* Problem statement *
Reprint the entries without altering anything.

(Collection entries)
[src/rtl/core_pkg.sv]
// Shared core constants and the writeback entry type carried through the
// load-result FIFO and the regfile write-port registers.
package core_pkg;

  localparam int XLEN       = 32;
  localparam int NREGS      = 32;
  localparam int REG_ADDR_W = $clog2(NREGS);

  typedef struct packed {
    logic [REG_ADDR_W-1:0] rd;
    logic [XLEN-1:0]       data;
  } wb_entry_t;

endpackage

[src/rtl/wb_fifo.sv]
// Small synchronous FIFO of writeback entries buffering load-unit results
// until the regfile write port is free.
module wb_fifo
  import core_pkg::*;
#(
  parameter int DEPTH = 2,
  localparam int PTR_W = $clog2(DEPTH),
  localparam int CNT_W = PTR_W + 1
) (
  input  logic             i_clk,
  input  logic             i_rst,
  input  logic             i_push,
  input  wb_entry_t        i_data,
  input  logic             i_pop,
  output wb_entry_t        o_data,
  output logic [CNT_W-1:0] o_count,
  output logic             o_full,
  output logic             o_empty
);

  wb_entry_t        entries_q [DEPTH];
  logic [PTR_W-1:0] wrPtr_q, wrPtr_d;
  logic [PTR_W-1:0] rdPtr_q, rdPtr_d;
  logic [CNT_W-1:0] count_q, count_d;

  // DEPTH is a power of two, so the pointers wrap naturally.
  always_comb begin
    wrPtr_d = wrPtr_q;
    rdPtr_d = rdPtr_q;
    count_d = count_q;
    if (i_push) wrPtr_d = wrPtr_q + PTR_W'(1);
    if (i_pop)  rdPtr_d = rdPtr_q + PTR_W'(1);
    case ({i_push, i_pop})
      2'b10:   count_d = count_q + CNT_W'(1);
      2'b01:   count_d = count_q - CNT_W'(1);
      default: count_d = count_q;
    endcase
  end

  always_ff @(posedge i_clk or posedge i_rst) begin
    if (i_rst) begin
      wrPtr_q <= '0;
      rdPtr_q <= '0;
      count_q <= '0;
    end else begin
      wrPtr_q <= wrPtr_d;
      rdPtr_q <= rdPtr_d;
      count_q <= count_d;
    end
  end

  always_ff @(posedge i_clk) begin
    if (i_push) entries_q[wrPtr_q] <= i_data;
  end

  assign o_data  = entries_q[rdPtr_q];
  assign o_count = count_q;
  assign o_full  = (count_q == CNT_W'(DEPTH));
  assign o_empty = (count_q == '0);

endmodule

* Response box *
[src/rtl/core_pkg.sv]
// Shared core constants and the writeback entry type carried through the
// load-result FIFO and the regfile write-port registers.
package core_pkg;

  localparam int XLEN       = 32;
  localparam int NREGS      = 32;
  localparam int REG_ADDR_W = $clog2(NREGS);

  typedef struct packed {
    logic [REG_ADDR_W-1:0] rd;
    logic [XLEN-1:0]       data;
  } wb_entry_t;

endpackage

[src/rtl/wb_fifo.sv]
// Small synchronous FIFO of writeback entries buffering load-unit results
// until the regfile write port is free.
module wb_fifo
  import core_pkg::*;
#(
  parameter int DEPTH = 2,
  localparam int PTR_W = $clog2(DEPTH),
  localparam int CNT_W = PTR_W + 1
) (
  input  logic             i_clk,
  input  logic             i_rst,
  input  logic             i_push,
  input  wb_entry_t        i_data,
  input  logic             i_pop,
  output wb_entry_t        o_data,
  output logic [CNT_W-1:0] o_count,
  output logic             o_full,
  output logic             o_empty
);

  wb_entry_t        entries_q [DEPTH];
  logic [PTR_W-1:0] wrPtr_q, wrPtr_d;
  logic [PTR_W-1:0] rdPtr_q, rdPtr_d;
  logic [CNT_W-1:0] count_q, count_d;

  // DEPTH is a power of two, so the pointers wrap naturally.
  always_comb begin
    wrPtr_d = wrPtr_q;
    rdPtr_d = rdPtr_q;
    count_d = count_q;
    if (i_push) wrPtr_d = wrPtr_q + PTR_W'(1);
    if (i_pop)  rdPtr_d = rdPtr_q + PTR_W'(1);
    case ({i_push, i_pop})
      2'b10:   count_d = count_q + CNT_W'(1);
      2'b01:   count_d = count_q - CNT_W'(1);
      default: count_d = count_q;
    endcase
  end

  always_ff @(posedge i_clk or posedge i_rst) begin
    if (i_rst) begin
      wrPtr_q <= '0;
      rdPtr_q <= '0;
      count_q <= '0;
    end else begin
      wrPtr_q <= wrPtr_d;
      rdPtr_q <= rdPtr_d;
      count_q <= count_d;
    end
  end

  always_ff @(posedge i_clk) begin
    if (i_push) entries_q[wrPtr_q] <= i_data;
  end

  assign o_data  = entries_q[rdPtr_q];
  assign o_count = count_q;
  assign o_full  = (count_q == CNT_W'(DEPTH));
  assign o_empty = (count_q == '0);

endmodule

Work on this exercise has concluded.